→ **TASK DESCRIPTION**:
Once you know how many lines below hold "included", reply with that number and add nothing.

Dataset entries:
::::

[src/rtl/loader_pkg.sv]
// Shared constants and state encodings for the RAM boot loader and its
// serial byte receiver.
package loader_pkg;

  localparam int unsigned DEFAULT_CLKS_PER_BIT = 434;
  localparam logic [15:0] DEFAULT_BASE_ADDR    = 16'h0000;

  typedef enum logic [1:0] {
    RX_IDLE,
    RX_START,
    RX_DATA,
    RX_STOP
  } rx_state_t;

  typedef enum logic [2:0] {
    LD_CNT_HI,
    LD_CNT_LO,
    LD_DAT_HI,
    LD_DAT_LO,
    LD_WRITE,
    LD_DONE
  } ld_state_t;

endpackage

[src/rtl/uart_rx_byte.sv]
// 8N1 serial byte receiver: rx synchroniser, baud counter and byte FSM.
// byte_valid / stop_err are single-cycle strobes raised at the stop-bit sample.
module uart_rx_byte
  import loader_pkg::*;
#(
  parameter int unsigned CLKS_PER_BIT = DEFAULT_CLKS_PER_BIT
) (
  input  logic       clk,
  input  logic       rst,
  input  logic       rx,
  output logic [7:0] byte_data,
  output logic       byte_valid,
  output logic       stop_err
);

  localparam int unsigned CW = $clog2(CLKS_PER_BIT + 1);
  localparam logic [CW-1:0] HALF_LAST = CW'(CLKS_PER_BIT / 2 - 1);
  localparam logic [CW-1:0] FULL_LAST = CW'(CLKS_PER_BIT - 1);

  logic          rx_meta;
  logic          rx_sync;
  rx_state_t     state;
  rx_state_t     next_state;
  logic [CW-1:0] baud_cnt;
  logic [2:0]    bit_idx;
  logic          sample;

  always_ff @(posedge clk or posedge rst) begin
    if (rst) begin
      rx_meta <= 1'b1;
      rx_sync <= 1'b1;
    end else begin
      rx_meta <= rx;
      rx_sync <= rx_meta;
    end
  end

  // Start bit is resampled at its midpoint; every later sample is a full bit on.
  always_comb begin
    sample = 1'b0;
    case (state)
      RX_START:         sample = (baud_cnt == HALF_LAST);
      RX_DATA, RX_STOP: sample = (baud_cnt == FULL_LAST);
      default:          sample = 1'b0;
    endcase
  end

  always_ff @(posedge clk or posedge rst) begin
    if (rst) state <= RX_IDLE;
    else     state <= next_state;
  end

  always_comb begin
    next_state = state;
    case (state)
      RX_IDLE:  if (!rx_sync) next_state = RX_START;
      RX_START: if (sample) next_state = rx_sync ? RX_IDLE : RX_DATA;
      RX_DATA:  if (sample && bit_idx == 3'd7) next_state = RX_STOP;
      RX_STOP:  if (sample) next_state = RX_IDLE;
      default:  next_state = RX_IDLE;
    endcase
  end

  always_comb begin
    byte_valid = (state == RX_STOP) && sample && rx_sync;
    stop_err   = (state == RX_STOP) && sample && !rx_sync;
  end

  always_ff @(posedge clk or posedge rst) begin
    if (rst) begin
      baud_cnt  <= '0;
      bit_idx   <= '0;
      byte_data <= '0;
    end else begin
      if (state == RX_IDLE || sample) baud_cnt <= '0;
      else                            baud_cnt <= baud_cnt + 1'b1;

      if (state != RX_DATA) bit_idx <= '0;
      else if (sample)      bit_idx <= bit_idx + 3'd1;

      // LSB arrives first, so shift in from the top.
      if (state == RX_DATA && sample) byte_data <= {rx_sync, byte_data[7:1]};
    end
  end

endmodule

[src/rtl/ram_loader.sv]
// Boot-time program loader: receives a big-endian [count, words...] image over
// serial and writes it to RAM from BASE_ADDR while holding the CPU in reset.
module ram_loader
  import loader_pkg::*;
#(
  parameter int unsigned CLKS_PER_BIT = DEFAULT_CLKS_PER_BIT,
  parameter logic [15:0] BASE_ADDR    = DEFAULT_BASE_ADDR
) (
  input  logic        clk,
  input  logic        rst,
  input  logic        rx,
  input  logic        start,
  output logic        cpu_hold,
  output logic [15:0] ram_address,
  output logic [15:0] ram_data,
  output logic        ram_wren,
  output logic        load_done,
  output logic        frame_err,
  output logic [15:0] word_count
);

  logic [7:0]  byte_data;
  logic        byte_valid;
  logic        stop_err;
  ld_state_t   state;
  ld_state_t   next_state;
  logic [7:0]  hi_byte;
  logic [15:0] word_total;
  logic        abort;

  uart_rx_byte #(
    .CLKS_PER_BIT(CLKS_PER_BIT)
  ) u_rx (
    .clk       (clk),
    .rst       (rst),
    .rx        (rx),
    .byte_data (byte_data),
    .byte_valid(byte_valid),
    .stop_err  (stop_err)
  );

  // A framing error restarts the image, except once loading is finished.
  always_comb abort = stop_err && (state != LD_DONE);

  always_ff @(posedge clk or posedge rst) begin
    if (rst) state <= LD_CNT_HI;
    else     state <= next_state;
  end

  always_comb begin
    next_state = state;
    if (start || abort) begin
      next_state = LD_CNT_HI;
    end else begin
      case (state)
        LD_CNT_HI: if (byte_valid) next_state = LD_CNT_LO;
        LD_CNT_LO: if (byte_valid)
                     next_state = ({hi_byte, byte_data} == 16'h0000) ? LD_DONE : LD_DAT_HI;
        LD_DAT_HI: if (byte_valid) next_state = LD_DAT_LO;
        LD_DAT_LO: if (byte_valid) next_state = LD_WRITE;
        LD_WRITE:  next_state = (word_count + 16'd1 == word_total) ? LD_DONE : LD_DAT_HI;
        LD_DONE:   next_state = LD_DONE;
        default:   next_state = LD_CNT_HI;
      endcase
    end
  end

  always_comb ram_wren = (state == LD_WRITE);

  always_ff @(posedge clk or posedge rst) begin
    if (rst) begin
      cpu_hold    <= 1'b1;
      load_done   <= 1'b0;
      frame_err   <= 1'b0;
      ram_address <= BASE_ADDR;
      ram_data    <= '0;
      word_count  <= '0;
      hi_byte     <= '0;
      word_total  <= '0;
    end else begin
      // Registered from next_state so the done pulse and hold release coincide.
      load_done <= (next_state == LD_DONE) && (state != LD_DONE);
      cpu_hold  <= (next_state != LD_DONE);

      if (start) begin
        frame_err   <= 1'b0;
        ram_address <= BASE_ADDR;
        word_count  <= '0;
      end else if (abort) begin
        frame_err   <= 1'b1;
        ram_address <= BASE_ADDR;
        word_count  <= '0;
      end else begin
        if (stop_err) frame_err <= 1'b1;
        case (state)
          LD_CNT_HI, LD_DAT_HI: if (byte_valid) hi_byte <= byte_data;
          LD_CNT_LO:            if (byte_valid) word_total <= {hi_byte, byte_data};
          LD_DAT_LO:            if (byte_valid) ram_data <= {hi_byte, byte_data};
          LD_WRITE: begin
            ram_address <= ram_address + 16'd1;
            word_count  <= word_count + 16'd1;
          end
          default: ;
        endcase
      end
    end
  end

endmodule
[config.mk]
export PLATFORM = sky130hd
export DESIGN_NAME = ram_loader
export DESIGN_NICKNAME = d
export VERILOG_FILES = /design/src/rtl/loader_pkg.sv /design/src/rtl/uart_rx_byte.sv /design/src/rtl/ram_loader.sv
export SDC_FILE = /design/constraint.sdc
export NUM_CORES = 1
export LEC_CHECK = 0
export BUFFER_PORTS_ARGS = -buffer_cell sky130_fd_sc_hd__clkbuf_2
export CORE_MARGIN = 2
export CORE_UTILIZATION = 45
export DETAILED_ROUTE_END_ITERATION = 10
export GPL_TIMING_DRIVEN = 0
export PLACE_DENSITY = 0.65
export SYNTH_ARGS = -nofsm -noshare
export SYNTH_HDL_FRONTEND = slang
export SYNTH_SLANG_ARGS = --single-unit
[constraint.sdc]
create_clock -name clk -period 7.6 [get_ports clk]
set_clock_uncertainty 0.1 [all_clocks]
set_input_delay 0.38 -clock clk [delete_from_list [all_inputs] [get_ports clk]]
set_output_delay 0.38 -clock clk [all_outputs]
set_load 0.02 [all_outputs]
* After elaboration in Yosys (flattened, before gate mapping) *
Cells that the tools add are included.
W data, S select, Z words.

storage, ports and cells
  memories kept = 0
  latch bits = 0
  bits in writable memories = 0
  ROM bits = 0
  input bits = 4
  output and inout port bits = 52
  bits in registers = 102
  logic and storage cells = 90

cells by class
  add/sub/neg operators = 4
  shift-type cells = 0
  multiplexer cells = 27
  magnitude comparators = 0
  bitwise operators = 2
  equality and inequality tests = 20
  reduce and logical (&&, ||, !) cells = 22
  $mul = 0
  div/mod/pow operators = 0

operators with widths
  cell                     number
  $mux W16                 6
  $add A16 B1 Y16 const B  2
  $mux W3                  9
  $pmux W3 S6              1
  $eq A16 B16 Y1           1
  $logic_not A16 Y1        1
  $reduce_and A4 Y1        4
  $eq A3 B3 Y1 const B     4
  $mux W2                  5
  $add A9 B1 Y9 const B    1
  $eq A9 B8 Y1 const B     1
  $eq A9 B9 Y1 const B     1
  $mux W9                  1
  $pmux W2 S4              1
  $logic_and A1 B1 Y1      7
  $eq A3 B2 Y1 const B     2
  $ne A2 B1 Y1 const B     3
  $ne A3 B3 Y1 const B     2
  $reduce_bool A3 Y1       2
  $eq A2 B2 Y1 const B     2
  $ne A2 B2 Y1 const B     2
  $reduce_or A2 Y1         2
  $add A3 B1 Y3 const B    1
  $eq A3 B1 Y1 const B     1
  9 further kinds          13

* Longest topological paths before layout *
Gate-level depths: netlist of the first run.

  depth in word-level cells = 10
  depth in mapped cells = 10
  gate-level depth less buffers = 8

* Modules after synthesis *
From an unflattened synthesis of the first run, not the netlist that was laid out.

unflattened totals
  cell total of the unflattened synthesis = 445
  area total of the unflattened synthesis = 4,952.2 um^2

modules (own cells, without submodules)
  module        times used  area an instance (um^2)  seq. area each (um^2)  cells each
  ram_loader    1           3,788.6                  1,953.1                347
  uart_rx_byte  1           1,163.6                  603.1                  98

* Worst setup path before layout of the first run *
Ideal clock, no wire load.

  kind = reg-to-reg
  start point = register word_count[0]
  end point = register load_done
  setup time = 0.066 ns
  arrival time = 2.214 ns
  path slack = 5.220 ns
  cell stages (with the launch flop) = 8
  buffers on the path = 0
  data required time = 7.434 ns
  period minus slack after synthesis = 2.380 ns
  cell sequence = dfrtp_1 -> ha_1 -> nand4_1 -> nor4_1 -> xnor2_1 -> nand4_1 -> nor4b_4 -> a31o_2

between the ends
  longest elaborated chain between the ends = 7

RTL lines
  what                    RTL line           RTL
  from (decl)             ram_loader.sv:19   output logic [15:0] word_count
  from (signal assigned)  ram_loader.sv:101  word_count <= word_count + 16'd1;
  $add A16 B1 Y16         ram_loader.sv:61   LD_WRITE: next_state = (word_count + 16'd1 == word_total) ? LD_DONE : LD_DAT_HI;
  $eq A16 B16 Y1          ram_loader.sv:61
  $mux W3                 ram_loader.sv:61
  $pmux W3 S6             ram_loader.sv:55   case (state)
  $mux W3                 ram_loader.sv:52   if (start || abort) begin
  $eq A3 B3 Y1            ram_loader.sv:82   load_done <= (next_state == LD_DONE) && (state != LD_DONE);
  $logic_and A1 B1 Y1     ram_loader.sv:82
  to (signal assigned)    ram_loader.sv:82
  to (decl)               ram_loader.sv:17   output logic load_done,

No other way between the ends.
A chain may end at the register's enable or synchronous reset.

* Worst setup path in the final report of the first run *
  start point = register state[2]
  end point = output ram_wren

between the ends
  longest elaborated chain between the ends = 1

RTL lines
  what                    RTL line          RTL
  from (decl)             ram_loader.sv:25  ld_state_t state;
  from (signal assigned)  ram_loader.sv:47  else state <= next_state;
  $eq A3 B3 Y1            ram_loader.sv:68  always_comb ram_wren = (state == LD_WRITE);
  to (decl)               ram_loader.sv:16  output logic ram_wren,

No other way between the ends.

==> results of run 1 <==
-- critical path, stage by stage (launching register included) --
cell and delay (ps):
dfrtp_1 440, nor2b_1 260, nand2_1 260, inv_1 240, buf_1 460, clkbuf_2 270
-- layer usage --
| metal | share of wire (%) | vias up |
|---|---|---|
| li1 | - | 1648 |
| met1 | 48 | 1659 |
| met2 | 47 | 50 |
| met3 | 2.6 | 14 |
| met4 | 2.3 | 0 |
| met5 | 0 | - |
-- through the flow --
stage               hold WS, ps  total power [mW]  util [%]  area (um2)
CTS                        7.29             0.939      52.3        5620
global route               43.8             0.964      52.3        5620
global placement            248             0.571      50.0        5370
floorplan                   245             0.566         -        4920
detailed placement          248             0.573      50.2        5400
finish                    -9.69             0.928      52.3        5620
-- area by class of cell --
cell class / instances / area (um2)
Fill cell: 992 / 5120
Sequential cell: 102 / 2560
Multi-Input combinational cell: 311 / 2230
Timing Repair Buffer: 57 / 313
Tap cell: 140 / 175
Clock buffer: 11 / 151
Buffer: 16 / 97.6
Clock inverter: 5 / 63.8
Inverter: 10 / 40.0
-- state kept, by name (all words and copies together), names as in the netlist, named ones only --
name            count
u_rx.rx_sync        1
u_rx.baud_cnt       9
frame_err           1
cpu_hold            1
word_count         16
u_rx.state          1
state               3
u_rx.byte_data      8
ram_address        16
hi_byte             8
load_done           1
u_rx.rx_meta        1
u_rx.bit_idx        3
ram_data           16
word_total         16
-- Yosys cell counts, drive strengths merged (3+ instances only) --
cell type	instances	area, um2
buf	11	77.6
nor2	58	220
nand3	17	85.1
clkbuf	5	20.0
and3	5	31.3
mux2	49	586
dfstp	3	78.8
dfrtp	99	2480
o21ai	8	40.0
a21oi	9	45.0
nor4	8	65.1
nand2	34	130
nand4	10	62.6
nand2b	3	18.8
nor3	5	25.0
or4	3	26.3
or3	5	31.3
ha	5	62.6
xnor2	32	280
xor2	28	245
inv	10	37.5
-- final timing paths --
path	end	slack, ps
max in group asynchronous	hi_byte[2]	6740
max	ram_wren	4830
min reg2reg	u_rx.rx_sync	260
min in group clk	frame_err	130
min	ram_address[0]	-10
max reg2reg	load_done	4830
-- power by group through the flow --
stage,clock network (mW),logic (mW),registers (mW)
after floorplan,0,0.0112,0.554
after global placement,0,0.0163,0.555
after detailed placement,0,0.0189,0.554
after CTS,0.376,0.0193,0.544
after global routing,0.398,0.0215,0.544
final,0.366,0.0182,0.544
-- cells by family (layout without fill, tap and decap cells) --
| family | Yosys count | count (layout) | share of synthesized area [%] |
|---|---|---|---|
| muxes | 51 | 51 | 12.3 |
| AOI/OAI and AO/OA | 36 | 36 | 4.86 |
| adders and majority gates | 5 | 5 | 1.27 |
| and+or+nand+nor | 159 | 159 | 16.2 |
| DFF | 102 | 102 | 52.0 |
| xor gates and xnor gates | 60 | 60 | 10.7 |
| buffers and inverters | 26 | 99 | 2.75 |
-- repair_timing --
action / 4_1_cts / 5_1_grt
hold buffers: 1 / 0
resized for setup: 0 / 0
endpoints found under the hold margin: 1 / 0
==> flow_metrics.py, run 1 <==
metrics = {
    "grt": {
        "grt.met2_usage_pct": 28.1,
        "antenna_found_initial": 0,
        "grt_util_met3_pct": 3.01,
        "grt_max_degree": 53,
        "grt_pass1_wl_mm": 16.4,
        "grt-ovfl-total": 0,
        "top_usage_layer": "met2",
        "grt_pass1_vias": 3415,
        "grt_use_total_pct": 17.9,
        "met1_usage_pct": 24.1,
    },
    "synth": {
        "ys_types": 57,
        "synthCells": 439,
        "ys_ff_latch": 102,
        "synth-main-ff-cell": "dfrtp_1",
        "yosysWarnings": 0,
        "yosysSeqAreaShare_pct": 52.0,
        "synth_nets": 448,
        "async_reset_ff_share_pct": 100,
        "netlist_area_um2": 4920,
        "syn_avg_cell_area_um2": 11.2,
        "synth_edf_count": 0,
    },
    "status": {
        "violations": "negative hold slack",
        "status": "finished with violations",
    },
    "sta": {
        "rsz0062_at_grt": "no",
        "worst_slew_pin_slew_ps": 749,
        "whs_ps": -9.69,
        "period_share_pct": 36.5,
        "period_minus_slack_ps": 2770,
        "setup_violations": 0,
        "fin_ws_ps": 4830,
        "tns_ps": 0,
        "max_freq_ghz": 0.361,
        "hold_violations": 13,
        "relSlewSlack_pct": 50.1,
        "slew_viol_final": 0,
    },
    "clocking": {
        "cts_buffer_depth": 2,
        "post_cts_buffers": 0,
        "cts_made_buffers": 9,
        "htreeDepth": 3,
        "clkTransAtPathRegs_ps": 100,
        "clock-sinks": 102,
        "clkLatencyLatePin_ps": 370,
        "cts_tree": "yes",
        "cts-root-buf": "clkbuf_8",
    },
    "final_layout": {
        "fin_cells": 652,
        "n_antenna_cell": 0,
        "nets": 516,
        "final_common_cell": "dfrtp_1",
        "synthToLayoutAreaGrowth_pct": 14.3,
        "final_cell_mix": "99 x dfrtp_1, 57 x nor2_1, 56 x clkbuf_2, 40 x mux2_2, 33 x nand2_1",
        "drive_gt1_share_pct": 28.3,
    },
    "place": {
        "pre_cts_slack_ps": 4850,
        "dp.cells": 635,
        "gp_congestion": 0.837,
        "port_buffers": 55,
        "dp_hpwl_mm": 7.02,
    },
    "routing": {
        "drc": 0,
        "viasPerCell": 5.17,
        "drt_iter0_drc": 124,
        "avgRoutedWirePerCell_um": 14.8,
        "dr.pass1.iters": 6,
        "wl_mm": 9.68,
        "vias": 3371,
        "detail-route-antenna-nets": 0,
    },
    "worst_setup_path": {
        "cp-start-kind": "register",
        "crit_required_ps": 7120,
        "critPathKind": "register to output port",
        "r2r_cells": 8,
        "crit_start": "state[2]",
        "reg2reg_from": "word_count[0]",
        "endpoint_kind": "output port",
        "worstPathMaxFanout": 10,
        "cp.arrival_ps": 2290,
    },
    "pwr": {
        "p_leak_nw": 2.71,
        "internal_power_uw": 720,
        "seqPwrFrac_pct": 58.6,
        "swShare_pct": 22.4,
        "ir_worst_vdd_v": 0.0000766,
        "pwr-share-clk_pct": 39.4,
        "power_frac_comb_pct": 2.0,
        "power_per_cell_area_nw_per_um2": 165,
        "p_sw_uw": 208,
    },
    "floorplanning": {
        "rows": 38,
        "pin_count": 56,
        "start_util_pct": 45.8,
        "die_w_um": 109,
        "dieArea_um2": 11800,
        "core_area_um2": 10700,
        "die_y_um": 109,
    },
    "hold_path": {
        "hp-class": "input port to async pin",
    },
    "flow_run": {
        "drv_cap": 0,
    },
}
Note: power is estimated with default switching activity, not from simulation.
==> run 2, diff against run 1 <==
- PLACE_DENSITY: 0.65 -> 0.67
- clock period: 7.6 -> 2.4 ns (I/O delays scaled with it)
==> flow_metrics.py, run 2 (synthesis results as in run 1) <==
metrics = {
    "status": {
        "status": "finished, final reports clean",
    },
    "worst_setup_path": {
        "worstPathMaxFanout": 5,
        "cp.arrival_ps": 2540,
        "endpoint_kind": "register",
        "crit_family": "simple AND/OR/NAND/NOR gates",
        "cpPeakStageDelay_ps": 470,
        "reg2reg_from": "u_rx.baud_cnt[3]",
        "crit_start": "u_rx.baud_cnt[3]",
        "cp.buffers_inverters": 2,
        "cp-start-kind": "register",
        "crit_required_ps": 2560,
        "critPathKind": "register to register",
        "r2r_cells": 7,
        "cp_slowest_cell": "dfrtp_2",
        "crit_chain": "nor4_4, nand4_1, or4_4, or2_1, buf_6, clkbuf_16, mux2_4",
        "path_depth": 7,
    },
    "grt": {
        "grt_pass1_vias": 3350,
        "grt_max_degree": 43,
        "top_usage_layer": "met2",
        "antenna_found_initial": 0,
        "met1_usage_pct": 24.4,
        "grt_util_met3_pct": 3.32,
        "grt-ovfl-total": 0,
        "grt_use_total_pct": 17.6,
        "grt_pass1_wl_mm": 16.3,
        "grt.met2_usage_pct": 27.6,
    },
    "clocking": {
        "htreeDepth": 3,
        "cts_buffer_depth": 2,
        "cts-root-buf": "clkbuf_8",
        "clock-sinks": 102,
        "clkLatencyLatePin_ps": 370,
        "clkTransAtPathRegs_ps": 90,
        "cts_made_buffers": 9,
        "cts_tree": "yes",
    },
    "sta": {
        "fin_ws_ps": 14.3,
        "worst_slew_pin_slew_ps": 920,
        "period_share_pct": 99.4,
        "max_freq_ghz": 0.419,
        "slew_viol_final": 0,
        "hold_violations": 0,
        "relSlewSlack_pct": 38.6,
        "rsz0062_at_grt": "yes",
        "setup_violations": 0,
        "period_minus_slack_ps": 2390,
    },
    "floorplanning": {
        "die_y_um": 109,
        "die_w_um": 109,
        "dieArea_um2": 11800,
        "start_util_pct": 45.8,
        "pin_count": 56,
        "rows": 38,
        "core_area_um2": 10700,
    },
    "place": {
        "port_buffers": 55,
        "pre_cts_slack_ps": -257,
        "dp.cells": 636,
        "gp_congestion": 0.857,
        "dp_hpwl_mm": 6.96,
    },
    "pwr": {
        "ir_worst_vdd_v": 0.000252,
        "finalPower_mw": 3.02,
        "power_per_cell_area_nw_per_um2": 514,
        "p_leak_nw": 2.80,
    },
    "routing": {
        "dr.pass1.iters": 4,
        "drt_iter0_drc": 152,
        "detail-route-antenna-nets": 0,
        "viasPerCell": 5.20,
        "drc": 0,
        "vias": 3466,
        "wl_mm": 9.74,
        "avgRoutedWirePerCell_um": 14.6,
    },
    "hold_path": {
        "min_from": "u_rx.rx_meta",
        "hp-class": "register to register",
        "hold_depth": 0,
    },
    "final_layout": {
        "synthToLayoutAreaGrowth_pct": 19.4,
        "nets": 531,
        "n_fill_cell": 931,
        "fin_cells": 667,
        "n_antenna_cell": 0,
        "drive_gt1_share_pct": 33.2,
        "final_cell_mix": "96 x dfrtp_1, 57 x clkbuf_2, 55 x nor2_1, 40 x mux2_2, 32 x xnor2_1",
        "final_common_cell": "dfrtp_1",
    },
    "flow_run": {
        "drv_cap": 0,
    },
}
-- run 2: final cells by class --
cell class | count | area (um2) | share of cell area (%)
plain buffers | 13 | 93.8 | 1.60
multi-input cells | 311 | 2290 | 39.0
inverters | 10 | 45.0 | 0.767
well taps | 140 | 175 | 2.98
clock inverters | 4 | 76.3 | 1.30
repair buffers | 75 | 475 | 8.10
clock buffers | 12 | 155 | 2.64
flip-flops and latches | 102 | 2560 | 43.6
-- run 2: final timing paths --
| check | endpoint | slack, ps |
|---|---|---|
| hold reg to reg | u_rx.rx_sync | 260 |
| setup reg to reg | word_total[1] | 10 |
| setup / recovery | word_total[1] | 10 |
| max in group asynchronous | hi_byte[4] | 970 |
| hold / removal | u_rx.rx_sync | 260 |
| min in group asynchronous | frame_err | 360 |
-- run 2: metal layers --
layer / vias to the layer above / share of wire (%)
li1: 1686 / -
met1: 1716 / 48
met2: 50 / 47
met3: 14 / 2.9
met4: 0 / 1.6
met5: - / 0
-- run 2: power breakdown --
group	switching [mW]	internal, mW
clock network	0.586	0.649
logic	0.0465	0.0157
registers	0.00158	1.72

::::

→ **SOLUTION FOR THIS TASK**:
2